══ TASK MATERIAL ══

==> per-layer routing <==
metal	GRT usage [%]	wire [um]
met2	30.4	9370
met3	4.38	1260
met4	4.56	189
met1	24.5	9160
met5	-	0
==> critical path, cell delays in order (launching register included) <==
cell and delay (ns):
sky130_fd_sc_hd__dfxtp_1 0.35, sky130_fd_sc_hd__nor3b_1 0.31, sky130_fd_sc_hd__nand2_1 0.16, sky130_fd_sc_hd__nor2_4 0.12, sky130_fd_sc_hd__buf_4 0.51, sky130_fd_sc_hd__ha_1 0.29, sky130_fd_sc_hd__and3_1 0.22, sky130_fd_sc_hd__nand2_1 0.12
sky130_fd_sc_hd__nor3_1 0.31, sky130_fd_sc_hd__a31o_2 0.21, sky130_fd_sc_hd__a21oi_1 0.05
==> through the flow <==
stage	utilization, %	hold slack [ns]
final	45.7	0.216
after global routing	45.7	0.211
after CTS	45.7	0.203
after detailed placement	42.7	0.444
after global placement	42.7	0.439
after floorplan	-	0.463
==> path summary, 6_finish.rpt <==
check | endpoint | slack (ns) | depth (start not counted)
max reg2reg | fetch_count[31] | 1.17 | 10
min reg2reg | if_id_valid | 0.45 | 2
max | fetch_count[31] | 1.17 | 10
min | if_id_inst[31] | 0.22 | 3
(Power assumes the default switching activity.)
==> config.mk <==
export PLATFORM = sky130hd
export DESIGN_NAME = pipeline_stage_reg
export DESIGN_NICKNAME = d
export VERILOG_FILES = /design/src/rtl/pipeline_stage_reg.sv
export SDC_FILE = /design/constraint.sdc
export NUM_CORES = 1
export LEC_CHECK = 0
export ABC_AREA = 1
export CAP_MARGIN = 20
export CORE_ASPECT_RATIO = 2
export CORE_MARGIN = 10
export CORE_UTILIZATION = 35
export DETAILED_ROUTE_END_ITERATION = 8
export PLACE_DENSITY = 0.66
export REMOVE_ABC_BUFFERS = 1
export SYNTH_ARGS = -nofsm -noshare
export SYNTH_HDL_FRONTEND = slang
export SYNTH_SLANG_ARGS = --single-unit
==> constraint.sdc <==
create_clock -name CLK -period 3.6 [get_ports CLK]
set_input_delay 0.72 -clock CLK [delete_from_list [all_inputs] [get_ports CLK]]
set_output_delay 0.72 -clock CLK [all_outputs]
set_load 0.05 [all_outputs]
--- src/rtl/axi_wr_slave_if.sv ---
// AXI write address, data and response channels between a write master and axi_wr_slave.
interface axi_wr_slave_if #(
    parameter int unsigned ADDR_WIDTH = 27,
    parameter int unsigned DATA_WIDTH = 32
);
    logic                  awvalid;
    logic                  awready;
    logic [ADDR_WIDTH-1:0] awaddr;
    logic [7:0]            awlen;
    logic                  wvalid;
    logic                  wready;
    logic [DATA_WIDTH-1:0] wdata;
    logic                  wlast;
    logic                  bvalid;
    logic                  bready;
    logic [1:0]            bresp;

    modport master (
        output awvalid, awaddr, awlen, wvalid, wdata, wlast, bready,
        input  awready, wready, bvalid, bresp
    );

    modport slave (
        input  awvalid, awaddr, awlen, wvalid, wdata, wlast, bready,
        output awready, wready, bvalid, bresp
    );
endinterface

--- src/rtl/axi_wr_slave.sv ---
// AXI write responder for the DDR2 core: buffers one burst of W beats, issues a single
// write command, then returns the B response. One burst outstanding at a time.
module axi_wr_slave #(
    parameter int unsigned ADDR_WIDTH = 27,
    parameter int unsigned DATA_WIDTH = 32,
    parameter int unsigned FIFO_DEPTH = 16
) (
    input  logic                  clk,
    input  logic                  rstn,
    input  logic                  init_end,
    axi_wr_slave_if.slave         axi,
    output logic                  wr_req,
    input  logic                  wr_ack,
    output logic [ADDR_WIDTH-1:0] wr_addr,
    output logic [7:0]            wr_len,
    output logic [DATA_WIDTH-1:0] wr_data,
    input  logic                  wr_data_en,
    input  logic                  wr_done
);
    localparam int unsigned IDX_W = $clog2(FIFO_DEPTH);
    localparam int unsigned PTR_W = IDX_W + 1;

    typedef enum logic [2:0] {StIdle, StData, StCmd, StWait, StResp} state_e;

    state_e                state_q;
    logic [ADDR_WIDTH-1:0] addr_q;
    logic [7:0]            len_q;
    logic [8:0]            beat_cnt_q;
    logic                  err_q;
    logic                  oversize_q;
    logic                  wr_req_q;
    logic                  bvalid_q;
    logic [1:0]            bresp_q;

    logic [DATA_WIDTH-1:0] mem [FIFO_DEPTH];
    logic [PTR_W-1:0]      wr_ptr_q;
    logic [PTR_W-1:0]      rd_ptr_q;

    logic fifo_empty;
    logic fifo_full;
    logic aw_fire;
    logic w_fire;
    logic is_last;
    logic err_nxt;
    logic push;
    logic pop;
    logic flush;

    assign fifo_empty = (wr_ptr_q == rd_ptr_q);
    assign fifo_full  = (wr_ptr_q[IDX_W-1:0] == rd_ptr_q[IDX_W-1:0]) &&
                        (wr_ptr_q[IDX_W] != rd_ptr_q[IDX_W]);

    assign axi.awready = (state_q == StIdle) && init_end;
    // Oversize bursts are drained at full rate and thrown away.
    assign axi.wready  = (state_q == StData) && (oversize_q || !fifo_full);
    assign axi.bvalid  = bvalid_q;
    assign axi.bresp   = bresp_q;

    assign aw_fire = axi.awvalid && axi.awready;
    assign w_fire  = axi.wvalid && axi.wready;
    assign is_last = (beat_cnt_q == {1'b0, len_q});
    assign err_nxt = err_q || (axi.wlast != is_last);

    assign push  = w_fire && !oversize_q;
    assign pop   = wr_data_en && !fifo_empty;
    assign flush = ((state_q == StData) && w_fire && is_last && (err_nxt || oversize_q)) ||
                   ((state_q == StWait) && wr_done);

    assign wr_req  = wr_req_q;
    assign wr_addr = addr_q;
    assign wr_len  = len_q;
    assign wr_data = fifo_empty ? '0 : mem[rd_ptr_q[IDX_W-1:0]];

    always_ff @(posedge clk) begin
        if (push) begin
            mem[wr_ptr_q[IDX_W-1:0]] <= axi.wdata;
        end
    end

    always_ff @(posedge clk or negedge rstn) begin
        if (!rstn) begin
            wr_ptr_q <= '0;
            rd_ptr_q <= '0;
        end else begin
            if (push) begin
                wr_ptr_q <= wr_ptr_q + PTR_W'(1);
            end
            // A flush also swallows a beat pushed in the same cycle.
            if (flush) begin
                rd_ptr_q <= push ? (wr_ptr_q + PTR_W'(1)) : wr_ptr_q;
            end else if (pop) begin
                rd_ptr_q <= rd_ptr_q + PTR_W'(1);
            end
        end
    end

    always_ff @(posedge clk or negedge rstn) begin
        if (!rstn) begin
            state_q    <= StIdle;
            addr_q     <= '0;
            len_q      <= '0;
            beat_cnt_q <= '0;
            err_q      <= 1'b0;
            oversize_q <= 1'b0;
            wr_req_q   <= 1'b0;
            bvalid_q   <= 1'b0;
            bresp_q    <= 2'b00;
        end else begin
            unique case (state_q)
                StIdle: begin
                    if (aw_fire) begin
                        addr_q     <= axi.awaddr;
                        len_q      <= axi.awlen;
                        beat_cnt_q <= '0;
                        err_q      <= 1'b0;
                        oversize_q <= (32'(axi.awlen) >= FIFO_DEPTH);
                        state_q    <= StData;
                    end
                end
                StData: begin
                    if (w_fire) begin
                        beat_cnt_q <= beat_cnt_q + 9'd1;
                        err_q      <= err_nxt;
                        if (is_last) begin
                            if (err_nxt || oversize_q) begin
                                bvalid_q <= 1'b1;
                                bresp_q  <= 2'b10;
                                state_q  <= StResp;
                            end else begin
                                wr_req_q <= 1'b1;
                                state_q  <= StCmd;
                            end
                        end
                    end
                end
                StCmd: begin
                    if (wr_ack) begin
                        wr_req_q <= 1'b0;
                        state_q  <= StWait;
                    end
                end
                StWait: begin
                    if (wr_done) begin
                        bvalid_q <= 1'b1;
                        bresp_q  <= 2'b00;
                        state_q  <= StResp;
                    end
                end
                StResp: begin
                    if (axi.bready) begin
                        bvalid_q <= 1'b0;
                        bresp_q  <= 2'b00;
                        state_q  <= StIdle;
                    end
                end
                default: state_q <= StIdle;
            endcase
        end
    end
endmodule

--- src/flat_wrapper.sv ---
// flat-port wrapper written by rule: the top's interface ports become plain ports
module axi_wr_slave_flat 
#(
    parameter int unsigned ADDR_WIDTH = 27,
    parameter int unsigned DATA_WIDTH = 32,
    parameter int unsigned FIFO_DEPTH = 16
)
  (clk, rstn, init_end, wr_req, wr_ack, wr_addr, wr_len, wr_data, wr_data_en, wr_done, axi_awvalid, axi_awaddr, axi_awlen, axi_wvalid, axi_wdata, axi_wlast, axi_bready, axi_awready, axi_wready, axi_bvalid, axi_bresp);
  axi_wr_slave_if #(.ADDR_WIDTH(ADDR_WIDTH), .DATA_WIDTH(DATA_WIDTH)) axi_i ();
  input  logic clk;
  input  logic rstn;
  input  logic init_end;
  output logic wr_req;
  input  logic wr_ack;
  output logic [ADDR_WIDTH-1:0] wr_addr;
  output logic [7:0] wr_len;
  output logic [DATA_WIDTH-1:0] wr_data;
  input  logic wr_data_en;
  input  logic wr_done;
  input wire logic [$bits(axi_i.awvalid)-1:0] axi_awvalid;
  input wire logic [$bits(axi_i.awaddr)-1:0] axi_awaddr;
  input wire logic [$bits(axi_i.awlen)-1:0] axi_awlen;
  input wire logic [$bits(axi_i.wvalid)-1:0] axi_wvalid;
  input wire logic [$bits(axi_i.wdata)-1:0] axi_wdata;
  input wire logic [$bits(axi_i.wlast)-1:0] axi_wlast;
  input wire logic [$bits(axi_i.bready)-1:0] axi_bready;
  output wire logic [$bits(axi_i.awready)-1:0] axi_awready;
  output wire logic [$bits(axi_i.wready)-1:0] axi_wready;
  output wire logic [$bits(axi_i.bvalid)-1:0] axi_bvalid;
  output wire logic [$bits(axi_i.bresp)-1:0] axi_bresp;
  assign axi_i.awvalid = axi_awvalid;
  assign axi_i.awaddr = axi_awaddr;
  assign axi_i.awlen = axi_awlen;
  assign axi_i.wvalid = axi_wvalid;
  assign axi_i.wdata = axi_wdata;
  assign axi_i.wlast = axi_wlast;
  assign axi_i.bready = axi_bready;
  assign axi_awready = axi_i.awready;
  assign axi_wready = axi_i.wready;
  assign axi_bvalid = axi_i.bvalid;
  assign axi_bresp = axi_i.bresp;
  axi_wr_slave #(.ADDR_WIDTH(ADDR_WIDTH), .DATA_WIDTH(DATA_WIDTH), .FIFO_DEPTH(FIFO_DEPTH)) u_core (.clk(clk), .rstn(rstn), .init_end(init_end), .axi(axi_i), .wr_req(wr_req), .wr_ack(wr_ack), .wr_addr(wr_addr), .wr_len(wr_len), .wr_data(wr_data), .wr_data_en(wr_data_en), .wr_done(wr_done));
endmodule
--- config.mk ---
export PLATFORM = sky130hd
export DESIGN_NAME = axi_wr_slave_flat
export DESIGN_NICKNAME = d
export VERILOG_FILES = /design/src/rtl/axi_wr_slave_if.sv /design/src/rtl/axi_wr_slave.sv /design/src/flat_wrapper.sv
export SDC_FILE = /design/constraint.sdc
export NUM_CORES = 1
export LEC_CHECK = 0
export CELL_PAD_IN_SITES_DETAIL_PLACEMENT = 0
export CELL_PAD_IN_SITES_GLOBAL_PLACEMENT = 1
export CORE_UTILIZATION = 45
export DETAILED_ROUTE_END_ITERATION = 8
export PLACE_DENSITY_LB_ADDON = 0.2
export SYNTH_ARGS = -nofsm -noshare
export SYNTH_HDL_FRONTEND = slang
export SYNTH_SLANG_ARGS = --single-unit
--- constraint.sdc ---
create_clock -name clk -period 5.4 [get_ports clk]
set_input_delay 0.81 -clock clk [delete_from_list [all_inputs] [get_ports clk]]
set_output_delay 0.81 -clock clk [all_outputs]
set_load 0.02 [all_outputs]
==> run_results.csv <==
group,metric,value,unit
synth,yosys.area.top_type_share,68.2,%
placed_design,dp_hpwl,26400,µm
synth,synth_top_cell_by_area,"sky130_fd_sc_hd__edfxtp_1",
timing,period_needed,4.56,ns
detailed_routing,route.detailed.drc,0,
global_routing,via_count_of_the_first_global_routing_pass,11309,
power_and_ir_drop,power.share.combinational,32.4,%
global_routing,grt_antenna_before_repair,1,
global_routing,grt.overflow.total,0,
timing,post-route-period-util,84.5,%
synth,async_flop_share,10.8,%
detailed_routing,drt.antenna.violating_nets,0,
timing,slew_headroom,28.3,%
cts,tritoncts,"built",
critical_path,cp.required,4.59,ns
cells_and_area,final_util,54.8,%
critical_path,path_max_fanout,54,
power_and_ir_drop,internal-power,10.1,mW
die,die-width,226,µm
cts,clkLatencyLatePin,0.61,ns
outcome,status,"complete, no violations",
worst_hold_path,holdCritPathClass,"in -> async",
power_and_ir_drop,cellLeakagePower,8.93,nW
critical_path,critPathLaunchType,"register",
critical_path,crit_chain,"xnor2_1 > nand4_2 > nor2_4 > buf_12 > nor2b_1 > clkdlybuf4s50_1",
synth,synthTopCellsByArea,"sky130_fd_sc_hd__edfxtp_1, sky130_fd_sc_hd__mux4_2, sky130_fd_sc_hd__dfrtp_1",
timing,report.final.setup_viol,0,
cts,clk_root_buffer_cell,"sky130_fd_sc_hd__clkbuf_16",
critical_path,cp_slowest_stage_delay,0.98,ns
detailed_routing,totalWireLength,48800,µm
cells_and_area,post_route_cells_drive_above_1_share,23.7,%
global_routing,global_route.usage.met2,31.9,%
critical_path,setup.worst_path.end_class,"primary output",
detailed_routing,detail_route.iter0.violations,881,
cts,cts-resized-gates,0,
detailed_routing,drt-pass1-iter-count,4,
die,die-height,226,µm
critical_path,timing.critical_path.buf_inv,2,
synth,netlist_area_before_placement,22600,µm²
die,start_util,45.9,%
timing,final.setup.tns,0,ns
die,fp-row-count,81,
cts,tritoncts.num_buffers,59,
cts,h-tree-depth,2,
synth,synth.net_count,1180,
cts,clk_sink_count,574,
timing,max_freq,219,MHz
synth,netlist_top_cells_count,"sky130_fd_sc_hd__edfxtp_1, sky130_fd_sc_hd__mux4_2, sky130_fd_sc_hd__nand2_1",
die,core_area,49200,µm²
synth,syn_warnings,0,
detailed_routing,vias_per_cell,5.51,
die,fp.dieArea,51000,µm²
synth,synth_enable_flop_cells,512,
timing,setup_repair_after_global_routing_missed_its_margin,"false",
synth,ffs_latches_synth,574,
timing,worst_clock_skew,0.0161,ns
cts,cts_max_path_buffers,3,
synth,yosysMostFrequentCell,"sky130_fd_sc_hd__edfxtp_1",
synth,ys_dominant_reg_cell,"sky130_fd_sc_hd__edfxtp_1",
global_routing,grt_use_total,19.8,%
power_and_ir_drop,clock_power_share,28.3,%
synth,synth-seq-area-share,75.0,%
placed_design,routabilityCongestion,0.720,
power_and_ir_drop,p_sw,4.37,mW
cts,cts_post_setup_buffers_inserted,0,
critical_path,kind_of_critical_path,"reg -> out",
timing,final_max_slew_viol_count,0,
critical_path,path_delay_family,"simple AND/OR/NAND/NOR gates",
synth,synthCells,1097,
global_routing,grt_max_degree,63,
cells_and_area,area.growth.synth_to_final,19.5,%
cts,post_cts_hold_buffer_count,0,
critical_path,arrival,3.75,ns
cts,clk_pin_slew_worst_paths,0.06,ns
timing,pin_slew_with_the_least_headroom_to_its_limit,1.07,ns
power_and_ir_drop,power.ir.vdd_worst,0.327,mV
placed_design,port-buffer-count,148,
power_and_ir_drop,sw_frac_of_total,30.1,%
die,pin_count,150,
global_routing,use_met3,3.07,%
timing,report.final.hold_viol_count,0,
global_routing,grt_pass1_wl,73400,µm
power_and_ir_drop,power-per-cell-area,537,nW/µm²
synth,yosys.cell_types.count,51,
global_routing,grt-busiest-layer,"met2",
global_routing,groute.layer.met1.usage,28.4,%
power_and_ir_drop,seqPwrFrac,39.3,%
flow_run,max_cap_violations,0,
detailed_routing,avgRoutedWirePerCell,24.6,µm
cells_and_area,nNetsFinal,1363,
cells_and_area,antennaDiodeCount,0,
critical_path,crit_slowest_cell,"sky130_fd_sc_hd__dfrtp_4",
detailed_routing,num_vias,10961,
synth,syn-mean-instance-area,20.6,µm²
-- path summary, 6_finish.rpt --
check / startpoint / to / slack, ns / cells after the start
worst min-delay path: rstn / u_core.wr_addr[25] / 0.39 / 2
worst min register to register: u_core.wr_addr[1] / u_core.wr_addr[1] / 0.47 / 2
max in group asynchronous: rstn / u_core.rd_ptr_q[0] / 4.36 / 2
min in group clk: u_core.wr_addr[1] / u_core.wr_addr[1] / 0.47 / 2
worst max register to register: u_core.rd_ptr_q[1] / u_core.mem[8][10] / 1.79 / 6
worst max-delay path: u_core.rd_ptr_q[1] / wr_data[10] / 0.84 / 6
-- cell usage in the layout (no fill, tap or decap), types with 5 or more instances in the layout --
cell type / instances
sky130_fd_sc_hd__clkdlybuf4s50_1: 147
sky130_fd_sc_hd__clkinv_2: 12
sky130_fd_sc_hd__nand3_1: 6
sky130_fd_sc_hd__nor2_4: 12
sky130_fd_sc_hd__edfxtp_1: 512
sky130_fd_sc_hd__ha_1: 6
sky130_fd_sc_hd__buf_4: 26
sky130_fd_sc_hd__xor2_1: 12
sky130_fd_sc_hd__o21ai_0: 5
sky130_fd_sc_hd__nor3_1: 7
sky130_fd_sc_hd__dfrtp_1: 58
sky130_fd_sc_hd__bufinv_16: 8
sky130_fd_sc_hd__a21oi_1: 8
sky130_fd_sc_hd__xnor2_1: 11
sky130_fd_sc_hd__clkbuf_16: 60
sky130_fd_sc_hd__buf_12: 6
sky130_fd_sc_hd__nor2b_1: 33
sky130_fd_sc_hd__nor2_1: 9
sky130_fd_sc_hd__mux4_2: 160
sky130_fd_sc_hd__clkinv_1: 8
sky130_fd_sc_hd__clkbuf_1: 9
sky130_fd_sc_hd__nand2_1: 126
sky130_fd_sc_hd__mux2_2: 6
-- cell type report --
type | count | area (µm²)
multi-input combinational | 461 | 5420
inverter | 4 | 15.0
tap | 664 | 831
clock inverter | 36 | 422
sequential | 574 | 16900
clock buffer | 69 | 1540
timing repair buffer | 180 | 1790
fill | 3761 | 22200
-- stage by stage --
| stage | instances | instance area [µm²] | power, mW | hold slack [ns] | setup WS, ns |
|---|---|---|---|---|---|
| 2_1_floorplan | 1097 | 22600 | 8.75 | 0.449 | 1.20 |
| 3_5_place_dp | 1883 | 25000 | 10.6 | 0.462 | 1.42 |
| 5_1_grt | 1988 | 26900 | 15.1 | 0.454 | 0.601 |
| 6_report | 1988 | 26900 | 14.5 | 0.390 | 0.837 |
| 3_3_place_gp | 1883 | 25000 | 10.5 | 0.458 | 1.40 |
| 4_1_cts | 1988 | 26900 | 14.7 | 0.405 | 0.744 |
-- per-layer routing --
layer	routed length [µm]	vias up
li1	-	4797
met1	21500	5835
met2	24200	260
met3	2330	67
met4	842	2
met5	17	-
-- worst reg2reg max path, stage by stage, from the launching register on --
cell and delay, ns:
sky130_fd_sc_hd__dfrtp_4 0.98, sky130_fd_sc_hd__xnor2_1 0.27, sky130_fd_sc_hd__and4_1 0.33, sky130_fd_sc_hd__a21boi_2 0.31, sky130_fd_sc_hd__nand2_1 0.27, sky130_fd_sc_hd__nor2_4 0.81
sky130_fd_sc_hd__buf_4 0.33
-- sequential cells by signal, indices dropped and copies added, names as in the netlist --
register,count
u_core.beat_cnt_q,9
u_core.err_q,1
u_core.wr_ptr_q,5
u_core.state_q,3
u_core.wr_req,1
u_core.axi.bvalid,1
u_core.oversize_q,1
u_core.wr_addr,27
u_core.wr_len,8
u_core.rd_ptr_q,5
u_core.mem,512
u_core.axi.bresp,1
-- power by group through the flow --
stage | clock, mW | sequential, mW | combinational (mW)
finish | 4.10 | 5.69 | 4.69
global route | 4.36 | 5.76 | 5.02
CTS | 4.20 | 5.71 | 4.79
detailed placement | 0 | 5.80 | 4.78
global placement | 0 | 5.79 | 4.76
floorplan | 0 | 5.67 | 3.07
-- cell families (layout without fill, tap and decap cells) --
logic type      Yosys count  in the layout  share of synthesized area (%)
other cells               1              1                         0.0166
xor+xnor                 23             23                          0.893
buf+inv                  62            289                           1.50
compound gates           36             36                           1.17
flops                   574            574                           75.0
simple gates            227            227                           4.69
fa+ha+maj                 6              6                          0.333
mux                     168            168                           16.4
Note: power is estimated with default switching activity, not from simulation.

═══
══ TASK MATERIAL ══

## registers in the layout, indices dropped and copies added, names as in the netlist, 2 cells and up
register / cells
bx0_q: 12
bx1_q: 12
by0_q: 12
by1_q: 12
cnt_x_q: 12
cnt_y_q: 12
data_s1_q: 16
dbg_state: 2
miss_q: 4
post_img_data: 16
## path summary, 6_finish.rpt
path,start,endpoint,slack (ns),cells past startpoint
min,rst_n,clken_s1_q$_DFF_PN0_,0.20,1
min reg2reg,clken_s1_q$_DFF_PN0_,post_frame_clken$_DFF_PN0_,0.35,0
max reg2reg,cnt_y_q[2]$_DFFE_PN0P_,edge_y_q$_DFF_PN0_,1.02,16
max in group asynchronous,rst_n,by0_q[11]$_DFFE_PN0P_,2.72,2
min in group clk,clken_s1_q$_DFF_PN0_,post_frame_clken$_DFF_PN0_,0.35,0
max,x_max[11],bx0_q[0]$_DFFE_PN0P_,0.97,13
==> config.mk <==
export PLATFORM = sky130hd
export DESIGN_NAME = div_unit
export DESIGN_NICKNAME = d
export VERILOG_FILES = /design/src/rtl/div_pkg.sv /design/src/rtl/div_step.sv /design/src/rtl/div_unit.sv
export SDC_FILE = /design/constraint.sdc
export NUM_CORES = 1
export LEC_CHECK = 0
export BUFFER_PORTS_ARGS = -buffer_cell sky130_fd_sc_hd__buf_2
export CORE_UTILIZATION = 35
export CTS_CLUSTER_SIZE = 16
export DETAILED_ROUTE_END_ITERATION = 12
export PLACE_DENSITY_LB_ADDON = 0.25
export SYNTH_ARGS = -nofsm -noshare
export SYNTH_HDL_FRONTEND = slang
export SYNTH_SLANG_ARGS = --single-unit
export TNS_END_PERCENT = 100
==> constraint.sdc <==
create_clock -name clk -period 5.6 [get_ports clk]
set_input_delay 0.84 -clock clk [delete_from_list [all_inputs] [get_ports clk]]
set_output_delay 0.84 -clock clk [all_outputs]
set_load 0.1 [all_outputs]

═══

YOUR OBJECTIVE
Above are the entries; copy every line among them that contains the word "endpoint".

SOLUTION
check | endpoint | slack (ns) | depth (start not counted)
path,start,endpoint,slack (ns),cells past startpoint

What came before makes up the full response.